El peligro del amor romántico reside no en la burbuja que crea, sino —si se le ve desde otro ángulo— en la realidad de la que puede privar a quien se enamora.

Durante los últimos años, desde el inicio del movimiento #MeToo ha habido diversas polémicas y muchas mujeres han decidido levantar la voz frente a los abusos que sufrieron de parte de hombres en el ámbito laboral, artístico o personal. Sin embargo, ¿qué pasa cuando una víctima se niega a alzar la voz? ¿Se le toma como alguien que se ha alienado a un abusador? ¿Se puede juzgar que alguien decida no tomar acción sobre un abuso que ha sufrido? ¿O, incluso, aceptar que se niegue a aceptar que lo sufrió? A eso se enfrenta Vanessa Wye, la protagonista de Mi sombría Vanessa (Harper Collins), escrita por Kate Elizabeth Russell.

Vanessa es muy joven cuando ingresa al internado donde conoce a Jacob Strane, su atractivo profesor de literatura que reconoce en ella algo que nadie ha visto: que es talentosa, que es especial, que tiene algo que el resto de las chicas no. ¿Pero son todas estas palabras apropiadas para un profesor que, un día, decide tocarla de la manera en que ningún hombre se había atrevido jamás? La respuesta es clara: no.

El mundo literario tiende mucho a romantizar las relaciones tóxicas. El chico malo que se enamora de la buena y que algún día cambiará por ella —o no—, el profesor incomprendido que no tiene la culpa de haber encontrado al amor de su vida en su tierna estudiante —o sí. Pero este no es un libro de amor, y se agradece, esta es la historia de una chica que tiene que ver su romance como un amor idílico de manera que no le genere un trauma que no le permita seguir con su vida.

La historia se cuenta en dos temporalidades que paralelamente trazan a una chica tímida que se siente sola en el mundo; es incomprendida y en ambas etapas recurre a quien por primera y tal vez única vez en su vida le ha hecho creer que vale algo. Se convence de que el amor que ha crecido entre ellos es algo real que se trabajó con el tiempo, donde él fue respetuoso y nunca la obligó a nada. No salen en ningún momento a relucir en su cabeza preguntas como si era adecuado, si estaba bien, si ella realmente estaba decidiendo.
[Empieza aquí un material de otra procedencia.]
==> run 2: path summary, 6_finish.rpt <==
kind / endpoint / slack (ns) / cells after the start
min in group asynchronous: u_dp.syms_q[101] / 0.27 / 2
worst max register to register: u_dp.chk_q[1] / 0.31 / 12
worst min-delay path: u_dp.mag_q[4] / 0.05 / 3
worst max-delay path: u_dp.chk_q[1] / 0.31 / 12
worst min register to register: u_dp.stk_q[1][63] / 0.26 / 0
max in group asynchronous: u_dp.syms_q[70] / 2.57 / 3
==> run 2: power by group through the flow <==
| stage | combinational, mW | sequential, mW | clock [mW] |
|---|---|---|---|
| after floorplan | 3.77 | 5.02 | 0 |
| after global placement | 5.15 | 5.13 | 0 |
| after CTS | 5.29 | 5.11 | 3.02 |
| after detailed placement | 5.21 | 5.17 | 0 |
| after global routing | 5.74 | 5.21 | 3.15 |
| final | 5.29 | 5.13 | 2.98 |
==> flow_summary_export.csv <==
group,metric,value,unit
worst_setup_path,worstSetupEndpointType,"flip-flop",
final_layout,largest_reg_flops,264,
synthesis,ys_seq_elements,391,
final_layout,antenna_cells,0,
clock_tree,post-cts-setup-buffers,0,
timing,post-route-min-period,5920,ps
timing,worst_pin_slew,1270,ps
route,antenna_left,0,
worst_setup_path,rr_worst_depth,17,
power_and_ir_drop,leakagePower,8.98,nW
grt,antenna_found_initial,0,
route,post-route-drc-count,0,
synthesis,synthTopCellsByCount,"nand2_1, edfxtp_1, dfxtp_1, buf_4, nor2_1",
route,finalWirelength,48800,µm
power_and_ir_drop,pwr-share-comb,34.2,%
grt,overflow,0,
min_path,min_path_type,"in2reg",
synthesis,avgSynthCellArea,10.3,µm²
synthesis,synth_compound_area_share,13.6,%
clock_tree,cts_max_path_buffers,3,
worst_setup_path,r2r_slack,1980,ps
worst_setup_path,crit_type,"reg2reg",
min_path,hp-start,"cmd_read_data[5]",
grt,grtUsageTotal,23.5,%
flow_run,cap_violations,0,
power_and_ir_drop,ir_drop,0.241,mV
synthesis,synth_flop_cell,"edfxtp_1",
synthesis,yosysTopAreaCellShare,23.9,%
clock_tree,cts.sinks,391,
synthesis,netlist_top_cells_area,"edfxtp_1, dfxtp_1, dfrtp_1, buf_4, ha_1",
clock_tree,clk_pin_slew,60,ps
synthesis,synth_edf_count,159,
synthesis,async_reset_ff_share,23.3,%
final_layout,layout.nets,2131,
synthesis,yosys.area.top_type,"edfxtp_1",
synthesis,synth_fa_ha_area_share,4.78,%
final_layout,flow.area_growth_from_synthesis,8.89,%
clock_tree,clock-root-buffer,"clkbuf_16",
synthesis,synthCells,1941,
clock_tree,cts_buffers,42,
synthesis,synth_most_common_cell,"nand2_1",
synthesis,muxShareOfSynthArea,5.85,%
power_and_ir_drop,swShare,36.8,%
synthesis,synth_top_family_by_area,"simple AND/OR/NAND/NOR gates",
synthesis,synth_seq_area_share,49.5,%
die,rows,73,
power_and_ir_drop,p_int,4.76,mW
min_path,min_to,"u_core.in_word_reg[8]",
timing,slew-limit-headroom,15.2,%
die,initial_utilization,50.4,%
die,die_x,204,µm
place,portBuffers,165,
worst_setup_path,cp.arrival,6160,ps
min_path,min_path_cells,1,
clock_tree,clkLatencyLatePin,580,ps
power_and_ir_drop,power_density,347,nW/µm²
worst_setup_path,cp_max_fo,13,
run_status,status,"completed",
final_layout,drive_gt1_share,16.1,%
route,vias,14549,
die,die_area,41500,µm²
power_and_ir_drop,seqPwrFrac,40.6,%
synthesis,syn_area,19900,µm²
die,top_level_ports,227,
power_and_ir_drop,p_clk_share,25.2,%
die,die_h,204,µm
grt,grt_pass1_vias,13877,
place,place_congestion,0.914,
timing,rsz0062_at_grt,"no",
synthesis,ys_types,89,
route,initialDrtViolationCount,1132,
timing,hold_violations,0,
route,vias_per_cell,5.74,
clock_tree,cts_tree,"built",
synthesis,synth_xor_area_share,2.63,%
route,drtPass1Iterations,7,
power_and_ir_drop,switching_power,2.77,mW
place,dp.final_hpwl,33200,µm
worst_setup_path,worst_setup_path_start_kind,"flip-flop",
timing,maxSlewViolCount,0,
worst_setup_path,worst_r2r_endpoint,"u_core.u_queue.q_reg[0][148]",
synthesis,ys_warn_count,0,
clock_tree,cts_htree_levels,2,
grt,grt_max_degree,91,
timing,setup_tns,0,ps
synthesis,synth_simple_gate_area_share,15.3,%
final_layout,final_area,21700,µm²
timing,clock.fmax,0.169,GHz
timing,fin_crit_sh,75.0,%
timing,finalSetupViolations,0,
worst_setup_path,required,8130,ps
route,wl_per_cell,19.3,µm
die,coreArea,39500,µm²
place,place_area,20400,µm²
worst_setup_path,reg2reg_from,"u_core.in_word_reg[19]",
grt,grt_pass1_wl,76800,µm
`src/mscc_pkg.sv`:
```
// ----------------------------------------------------------------------------
// mscc_pkg
// Shared types, constants and character/CRC helper functions for the MAC to
// serial-number codec.
// ----------------------------------------------------------------------------
`timescale 1ns / 1ps
`default_nettype none

package mscc_pkg;

    localparam int unsigned MAC_LEN     = 12;
    localparam int unsigned SER_LEN     = 16;
    localparam int unsigned QUEUE_DEPTH = 2;

    localparam logic [15:0] CRC_INIT = 16'hFFFF;
    localparam logic [15:0] CRC_POLY = 16'h1021;

    typedef enum logic [1:0] {
        ERR_NONE   = 2'd0,
        ERR_LENGTH = 2'd1,
        ERR_CHAR   = 2'd2,
        ERR_CRC    = 2'd3
    } err_code_t;

    typedef enum logic {
        MODE_TO_SERIAL = 1'b0,
        MODE_TO_MAC    = 1'b1
    } mode_t;

    typedef enum logic {
        BK_IDLE = 1'b0,
        BK_RUN  = 1'b1
    } back_state_t;

    // One finished run, handed from the intake side to the output side.
    typedef struct packed {
        mode_t       mode;
        err_code_t   err;
        logic [15:0] crc;
    } run_desc_t;

    function automatic logic [15:0] crc_byte(input logic [15:0] crc, input logic [7:0] b);
        logic [15:0] c;
        c = crc ^ {b, 8'h00};
        for (int i = 0; i < 8; i++) begin
            if (c[15])
                c = {c[14:0], 1'b0} ^ CRC_POLY;
            else
                c = {c[14:0], 1'b0};
        end
        return c;
    endfunction

    // Digits go to A..J, hex letters of either case go to R..W, all else to 0.
    function automatic logic [7:0] map_to_serial(input logic [7:0] ch);
        logic [7:0] m;
        if (ch >= 8'h30 && ch <= 8'h39)
            m = ch + 8'h11;
        else if (ch >= 8'h61 && ch <= 8'h66)
            m = ch - 8'h0F;
        else if (ch >= 8'h41 && ch <= 8'h46)
            m = ch + 8'h11;
        else
            m = 8'h00;
        return m;
    endfunction

    // Inverse map: A..J back to digits, R..W back to uppercase A..F.
    function automatic logic [7:0] map_to_mac(input logic [7:0] ch);
        logic [7:0] m;
        if ((ch >= 8'h41 && ch <= 8'h4A) || (ch >= 8'h52 && ch <= 8'h57))
            m = ch - 8'h11;
        else
            m = 8'h00;
        return m;
    endfunction

    function automatic logic [7:0] hex_digit(input logic [3:0] v);
        logic [7:0] d;
        if (v < 4'd10)
            d = 8'h30 + {4'h0, v};
        else
            d = 8'h37 + {4'h0, v};
        return d;
    endfunction

endpackage

`default_nettype wire

```
`src/mac_serial_crc_codec_unit.sv`:
```
// ----------------------------------------------------------------------------
// mac_serial_crc_codec_unit
// Converts a 12-digit MAC address to a 16-character serial number with
// interleaved CRC digits, and back.
//
// Input channel (in_valid / in_stall): one character per beat, in_last on the
// final one. The mode (func) is taken from the first beat of each string.
// Characters are taken one per cycle while no string is being emitted.
// Output channel (out_valid / out_stall): out_char per beat, out_last on the
// final beat, error_code nonzero on a single error beat with out_char zero.
// The final input beat's descriptor passes through the descriptor queue and
// the output side's descriptor register before the first of 16 (serial), 12
// (MAC) or 1 (error) result beats is registered; the rest follow one per cycle.
// Intake is stalled from the final input beat until the last result beat
// has been placed in the output register; the output side's read of the
// character store, one per cycle while out_stall is low, sets that window.
// A receiver stall holds the current result beat and halts the emission.
// Reset clears the run state, the descriptor queue and any pending result.
// ----------------------------------------------------------------------------
`timescale 1ns / 1ps
`default_nettype none

module mac_serial_crc_codec_unit
    import mscc_pkg::*;
#(
    parameter int unsigned Q_DEPTH = QUEUE_DEPTH
)
(
    input  wire logic        clk,
    input  wire logic        rst_n,
    input  wire logic        in_valid,
    output logic             in_stall,
    input  wire logic        func,
    input  wire logic [7:0]  in_char,
    input  wire logic        in_last,
    output logic             out_valid,
    input  wire logic        out_stall,
    output logic [7:0]       out_char,
    output logic             out_last,
    output logic [1:0]       error_code
);

    run_desc_t  push_desc;
    run_desc_t  head_desc;
    logic       q_push;
    logic       q_pop;
    logic       q_empty;
    logic       q_full;
    logic       back_busy;
    logic [3:0] rd_addr;
    logic [7:0] rd_data;

    mscc_front u_front (
        .clk         (clk),
        .rst_n       (rst_n),
        .in_valid    (in_valid),
        .in_stall    (in_stall),
        .func        (func),
        .in_char     (in_char),
        .in_last     (in_last),
        .q_empty     (q_empty),
        .q_full      (q_full),
        .back_busy   (back_busy),
        .q_push      (q_push),
        .q_push_desc (push_desc),
        .rd_addr     (rd_addr),
        .rd_data     (rd_data)
    );

    mscc_queue #(
        .DEPTH (Q_DEPTH)
    ) u_queue (
        .clk       (clk),
        .rst_n     (rst_n),
        .push      (q_push),
        .push_desc (push_desc),
        .pop       (q_pop),
        .head_desc (head_desc),
        .empty     (q_empty),
        .full      (q_full)
    );

    mscc_back u_back (
        .clk        (clk),
        .rst_n      (rst_n),
        .head_desc  (head_desc),
        .q_empty    (q_empty),
        .q_pop      (q_pop),
        .busy       (back_busy),
        .rd_addr    (rd_addr),
        .rd_data    (rd_data),
        .out_valid  (out_valid),
        .out_stall  (out_stall),
        .out_char   (out_char),
        .out_last   (out_last),
        .error_code (error_code)
    );

endmodule

`default_nettype wire

```
`src/mscc_front.sv`:
```
// ----------------------------------------------------------------------------
// mscc_front
// Intake side: takes one character per beat, maps it when converting to a
// serial number, updates the running CRC and the flags, stores it, and on the
// final character classifies the run into a descriptor for the output side.
// ----------------------------------------------------------------------------
`timescale 1ns / 1ps
`default_nettype none

module mscc_front
    import mscc_pkg::*;
(
    input  wire logic        clk,
    input  wire logic        rst_n,
    input  wire logic        in_valid,
    output logic             in_stall,
    input  wire logic        func,
    input  wire logic [7:0]  in_char,
    input  wire logic        in_last,
    input  wire logic        q_empty,
    input  wire logic        q_full,
    input  wire logic        back_busy,
    output logic             q_push,
    output run_desc_t        q_push_desc,
    input  wire logic [3:0]  rd_addr,
    output logic [7:0]       rd_data
);

    logic [7:0]  char_store_reg [SER_LEN];
    logic [4:0]  count_reg, count_next;
    logic [15:0] crc_reg, crc_next;
    mode_t       mode_reg, mode_next;
    logic        bad_reg, bad_next;
    logic        ovf_reg, ovf_next;

    logic        accept;
    mode_t       mode_eff;
    logic [7:0]  mapped;
    logic [7:0]  store_char;
    logic        in_range;
    logic        data_pos;
    logic        bad_now;
    logic [15:0] crc_upd;
    logic [4:0]  count_upd;
    logic        ovf_upd;
    logic        bad_upd;
    logic        crc_ok;
    err_code_t   err;

    // The store is owned by the output side from the final beat of a run
    // until its last result has been produced.
    assign in_stall = !q_empty || q_full || back_busy;
    assign accept   = in_valid && !in_stall;

    assign mode_eff   = (count_reg == 5'd0) ? mode_t'(func) : mode_reg;
    assign mapped     = map_to_serial(in_char);
    assign store_char = (mode_eff == MODE_TO_SERIAL) ? mapped : in_char;
    assign in_range   = !count_reg[4];

    always_comb
    begin
        if (mode_eff == MODE_TO_SERIAL)
            data_pos = in_range && (count_reg < 5'(MAC_LEN));
        else
            data_pos = in_range && (count_reg[1:0] != 2'd3);
    end

    always_comb
    begin
        if (mode_eff == MODE_TO_SERIAL)
            bad_now = data_pos && (mapped == 8'h00);
        else
            bad_now = data_pos && (map_to_mac(in_char) == 8'h00);
    end

    assign crc_upd   = data_pos ? crc_byte(crc_reg, store_char) : crc_reg;
    assign count_upd = in_range ? count_reg + 5'd1 : count_reg;
    assign ovf_upd   = ovf_reg || !in_range;
    assign bad_upd   = bad_reg || bad_now;

    // Check digits sit at positions 3, 7, 11 and 15; the last one is the
    // character arriving now whenever the length is right.
    assign crc_ok = (char_store_reg[3]  == hex_digit(crc_upd[15:12]))
                 && (char_store_reg[7]  == hex_digit(crc_upd[11:8]))
                 && (char_store_reg[11] == hex_digit(crc_upd[7:4]))
                 && (in_char            == hex_digit(crc_upd[3:0]));

    always_comb
    begin
        if (mode_eff == MODE_TO_SERIAL)
        begin
            priority if (ovf_upd || count_upd != 5'(MAC_LEN))
                err = ERR_LENGTH;
            else if (bad_upd)
                err = ERR_CHAR;
            else
                err = ERR_NONE;
        end
        else
        begin
            priority if (ovf_upd || count_upd != 5'(SER_LEN))
                err = ERR_LENGTH;
            else if (!crc_ok)
                err = ERR_CRC;
            else if (bad_upd)
                err = ERR_CHAR;
            else
                err = ERR_NONE;
        end
    end

    assign q_push           = accept && in_last;
    assign q_push_desc.mode = mode_eff;
    assign q_push_desc.err  = err;
    assign q_push_desc.crc  = crc_upd;

    always_comb
    begin
        count_next = count_reg;
        crc_next   = crc_reg;
        mode_next  = mode_reg;
        bad_next   = bad_reg;
        ovf_next   = ovf_reg;
        if (accept)
        begin
            mode_next = mode_eff;
            if (in_last)
            begin
                count_next = 5'd0;
                crc_next   = CRC_INIT;
                bad_next   = 1'b0;
                ovf_next   = 1'b0;
            end
            else
            begin
                count_next = count_upd;
                crc_next   = crc_upd;
                bad_next   = bad_upd;
                ovf_next   = ovf_upd;
            end
        end
    end

    always_ff @(posedge clk or negedge rst_n)
    begin
        if (!rst_n)
        begin
            count_reg <= 5'd0;
            crc_reg   <= CRC_INIT;
            mode_reg  <= MODE_TO_SERIAL;
            bad_reg   <= 1'b0;
            ovf_reg   <= 1'b0;
        end
        else
        begin
            count_reg <= count_next;
            crc_reg   <= crc_next;
            mode_reg  <= mode_next;
            bad_reg   <= bad_next;
            ovf_reg   <= ovf_next;
        end
    end

    always_ff @(posedge clk)
    begin
        if (accept && in_range)
            char_store_reg[count_reg[3:0]] <= store_char;
    end

    assign rd_data = char_store_reg[rd_addr];

endmodule

`default_nettype wire

```
`src/mscc_queue.sv`:
```
// ----------------------------------------------------------------------------
// mscc_queue
// Short first-in first-out queue of run descriptors between the intake side
// and the output side.
// ----------------------------------------------------------------------------
`timescale 1ns / 1ps
`default_nettype none

module mscc_queue
    import mscc_pkg::*;
#(
    parameter int unsigned DEPTH = QUEUE_DEPTH
)
(
    input  wire logic      clk,
    input  wire logic      rst_n,
    input  wire logic      push,
    input  run_desc_t      push_desc,
    input  wire logic      pop,
    output run_desc_t      head_desc,
    output logic           empty,
    output logic           full
);

    localparam int unsigned PTR_W = (DEPTH > 1) ? $clog2(DEPTH) : 1;
    localparam int unsigned CNT_W = $clog2(DEPTH + 1);

    run_desc_t          slot_reg [DEPTH];
    logic [PTR_W-1:0]   wr_ptr_reg, wr_ptr_next;
    logic [PTR_W-1:0]   rd_ptr_reg, rd_ptr_next;
    logic [CNT_W-1:0]   count_reg, count_next;
    logic               do_push;
    logic               do_pop;

    assign empty   = (count_reg == '0);
    assign full    = (count_reg == CNT_W'(DEPTH));
    assign do_push = push && !full;
    assign do_pop  = pop && !empty;

    always_comb
    begin
        wr_ptr_next = wr_ptr_reg;
        rd_ptr_next = rd_ptr_reg;
        count_next  = count_reg;
        if (do_push)
            wr_ptr_next = (wr_ptr_reg == PTR_W'(DEPTH - 1)) ? '0 : wr_ptr_reg + PTR_W'(1);
        if (do_pop)
            rd_ptr_next = (rd_ptr_reg == PTR_W'(DEPTH - 1)) ? '0 : rd_ptr_reg + PTR_W'(1);
        if (do_push && !do_pop)
            count_next = count_reg + CNT_W'(1);
        else if (do_pop && !do_push)
            count_next = count_reg - CNT_W'(1);
    end

    always_ff @(posedge clk or negedge rst_n)
    begin
        if (!rst_n)
        begin
            wr_ptr_reg <= '0;
            rd_ptr_reg <= '0;
            count_reg  <= '0;
        end
        else
        begin
            wr_ptr_reg <= wr_ptr_next;
            rd_ptr_reg <= rd_ptr_next;
            count_reg  <= count_next;
        end
    end

    always_ff @(posedge clk)
    begin
        if (do_push)
            slot_reg[wr_ptr_reg] <= push_desc;
    end

    assign head_desc = slot_reg[rd_ptr_reg];

endmodule

`default_nettype wire

```
`src/mscc_back.sv`:
```
// ----------------------------------------------------------------------------
// mscc_back
// Output side: takes a run descriptor and produces the converted string from
// the character store, one beat per cycle while not stalled, or a single error beat.
// ----------------------------------------------------------------------------
`timescale 1ns / 1ps
`default_nettype none

module mscc_back
    import mscc_pkg::*;
(
    input  wire logic        clk,
    input  wire logic        rst_n,
    input  run_desc_t        head_desc,
    input  wire logic        q_empty,
    output logic             q_pop,
    output logic             busy,
    output logic [3:0]       rd_addr,
    input  wire logic [7:0]  rd_data,
    output logic             out_valid,
    input  wire logic        out_stall,
    output logic [7:0]       out_char,
    output logic             out_last,
    output logic [1:0]       error_code
);

    back_state_t state_reg, state_next;
    run_desc_t   desc_reg, desc_next;
    logic [1:0]  grp_reg, grp_next;
    logic [1:0]  sub_reg, sub_next;

    logic        out_valid_reg, out_valid_next;
    logic [7:0]  out_char_reg;
    logic        out_last_reg;
    err_code_t   out_err_reg;

    logic        slot_free;
    logic        emit;
    logic        is_err;
    logic        is_check;
    logic        is_final;
    logic [3:0]  crc_nib;
    logic [7:0]  beat_char;
    logic        beat_last;

    assign slot_free = !out_valid_reg || !out_stall;
    assign is_err    = (desc_reg.err != ERR_NONE);
    assign is_check  = (desc_reg.mode == MODE_TO_SERIAL) && (sub_reg == 2'd3);

    always_comb
    begin
        if (desc_reg.mode == MODE_TO_SERIAL)
            is_final = (grp_reg == 2'd3) && (sub_reg == 2'd3);
        else
            is_final = (grp_reg == 2'd3) && (sub_reg == 2'd2);
    end

    // Serial form: three data characters then one CRC digit per group.
    // MAC form: the three data characters of each group of four.
    always_comb
    begin
        if (desc_reg.mode == MODE_TO_SERIAL)
            rd_addr = {1'b0, grp_reg, 1'b0} + {2'b00, grp_reg} + {2'b00, sub_reg};
        else
            rd_addr = {grp_reg, sub_reg};
    end

    always_comb
    begin
        unique case (grp_reg)
            2'd0:    crc_nib = desc_reg.crc[15:12];
            2'd1:    crc_nib = desc_reg.crc[11:8];
            2'd2:    crc_nib = desc_reg.crc[7:4];
            default: crc_nib = desc_reg.crc[3:0];
        endcase
    end

    always_comb
    begin
        priority if (is_err)
        begin
            beat_char = 8'h00;
            beat_last = 1'b1;
        end
        else if (is_check)
        begin
            beat_char = hex_digit(crc_nib);
            beat_last = is_final;
        end
        else if (desc_reg.mode == MODE_TO_SERIAL)
        begin
            beat_char = rd_data;
            beat_last = is_final;
        end
        else
        begin
            beat_char = map_to_mac(rd_data);
            beat_last = is_final;
        end
    end

    // Next-state logic.
    always_comb
    begin
        state_next = state_reg;
        unique case (state_reg)
            BK_IDLE:
            begin
                if (!q_empty)
                    state_next = BK_RUN;
            end
            BK_RUN:
            begin
                if (slot_free && beat_last)
                    state_next = BK_IDLE;
            end
            default:
            begin
                state_next = BK_IDLE;
            end
        endcase
    end

    // Output and datapath control.
    always_comb
    begin
        q_pop     = 1'b0;
        emit      = 1'b0;
        busy      = 1'b0;
        desc_next = desc_reg;
        grp_next  = grp_reg;
        sub_next  = sub_reg;
        unique case (state_reg)
            BK_IDLE:
            begin
                if (!q_empty)
                begin
                    q_pop     = 1'b1;
                    desc_next = head_desc;
                    grp_next  = 2'd0;
                    sub_next  = 2'd0;
                end
            end
            BK_RUN:
            begin
                busy = 1'b1;
                emit = slot_free;
                if (slot_free)
                begin
                    if ((desc_reg.mode == MODE_TO_SERIAL && sub_reg == 2'd3)
                        || (desc_reg.mode == MODE_TO_MAC && sub_reg == 2'd2))
                    begin
                        sub_next = 2'd0;
                        grp_next = grp_reg + 2'd1;
                    end
                    else
                    begin
                        sub_next = sub_reg + 2'd1;
                    end
                end
            end
            default:
            begin
                busy = 1'b0;
            end
        endcase
    end

    always_comb
    begin
        if (emit)
            out_valid_next = 1'b1;
        else if (!out_stall)
            out_valid_next = 1'b0;
        else
            out_valid_next = out_valid_reg;
    end

    always_ff @(posedge clk or negedge rst_n)
    begin
        if (!rst_n)
        begin
            state_reg     <= BK_IDLE;
            out_valid_reg <= 1'b0;
        end
        else
        begin
            state_reg     <= state_next;
            out_valid_reg <= out_valid_next;
        end
    end

    always_ff @(posedge clk)
    begin
        desc_reg <= desc_next;
        grp_reg  <= grp_next;
        sub_reg  <= sub_next;
        if (emit)
        begin
            out_char_reg <= beat_char;
            out_last_reg <= beat_last;
            out_err_reg  <= desc_reg.err;
        end
    end

    assign out_valid  = out_valid_reg;
    assign out_char   = out_char_reg;
    assign out_last   = out_last_reg;
    assign error_code = out_err_reg;

endmodule

`default_nettype wire

```
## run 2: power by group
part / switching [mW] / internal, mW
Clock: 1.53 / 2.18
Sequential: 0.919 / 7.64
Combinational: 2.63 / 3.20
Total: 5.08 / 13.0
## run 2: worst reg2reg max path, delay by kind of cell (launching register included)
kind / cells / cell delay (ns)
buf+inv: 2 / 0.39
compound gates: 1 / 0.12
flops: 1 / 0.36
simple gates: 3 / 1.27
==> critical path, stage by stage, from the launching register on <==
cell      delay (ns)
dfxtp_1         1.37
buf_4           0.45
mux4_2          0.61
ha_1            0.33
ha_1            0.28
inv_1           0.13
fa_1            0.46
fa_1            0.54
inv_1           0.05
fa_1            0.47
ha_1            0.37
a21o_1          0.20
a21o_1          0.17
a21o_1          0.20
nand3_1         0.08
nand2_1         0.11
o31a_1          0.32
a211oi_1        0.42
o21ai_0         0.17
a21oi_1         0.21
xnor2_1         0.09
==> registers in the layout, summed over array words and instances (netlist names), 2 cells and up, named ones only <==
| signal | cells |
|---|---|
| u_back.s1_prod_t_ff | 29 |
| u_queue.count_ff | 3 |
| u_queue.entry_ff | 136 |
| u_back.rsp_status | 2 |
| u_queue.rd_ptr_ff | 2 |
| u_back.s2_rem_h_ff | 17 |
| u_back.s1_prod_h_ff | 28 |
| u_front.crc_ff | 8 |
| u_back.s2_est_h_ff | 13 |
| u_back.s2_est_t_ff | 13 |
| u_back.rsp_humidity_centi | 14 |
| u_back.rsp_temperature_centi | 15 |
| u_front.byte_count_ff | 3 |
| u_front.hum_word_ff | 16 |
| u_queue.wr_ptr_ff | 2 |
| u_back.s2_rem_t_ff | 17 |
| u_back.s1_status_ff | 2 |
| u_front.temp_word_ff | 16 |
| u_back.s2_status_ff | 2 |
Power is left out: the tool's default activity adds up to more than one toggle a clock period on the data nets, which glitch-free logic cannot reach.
La narración es simple y ahí reside lo escalofriante. Cuenta cómo Strane le regala a Vanessa una pijama estampada como si fuese una niña pequeña; ella narra cómo él le pide que lo llame daddy en una llamada con un tono sexual; como lector se siente una inexplicable impotencia. Dan ganas de gritarle a Vanessa que eso está mal, que no debe permitirlo, pero ahí hay un punto que resulta clave: ¿es oportuno obligar a una víctima a reconocer que ha sido victimizada si eso le causará un daño futuro cuando no puede cambiar el pasado?

Es difícil plantear una respuesta correcta. Se puede mirar desde distintas perspectivas y a lo largo del libro lo vemos: Vanessa se ve hostigada por otras chicas que fueron abusadas por Strane y ella no puede cargar con la idea de que él haya podido tener algo tan especial como lo que tuvieron con alguien más. Desde lo que sucede queda tan marcada que su mundo gira en torno a ese pasado, le cuesta superarlo, le cuesta sentir que se terminó porque de alguna forma no pude desprenderse de esa adolescente que se entregó a un primer amor que ahora todos llaman abuso.

El lector puede mirar ambas perspectivas, la de la mujer que ha roto su vida a través de un trauma y el de una chica que cree estarse enamorando de un ser asombroso, descubriéndose a sí misma y yendo un paso adelante que el resto.

Se podrán montar hipótesis ahí donde uno lo mire, pero tal vez lo que deberíamos revisar es por qué estos libros siguen siendo necesarios en una época donde llamar Lolitas a las chicas sigue resultando una terminología aceptada por muchos, como si fuese una etiqueta social que se pudiera poner a un producto a punto de ser exportado.

El lenguaje nos marca, así que lo que inventamos con él de alguna forma está destinado a materializarse. Ojalá libros como este nos obliguen a que no se materialice a ni una Lolita más.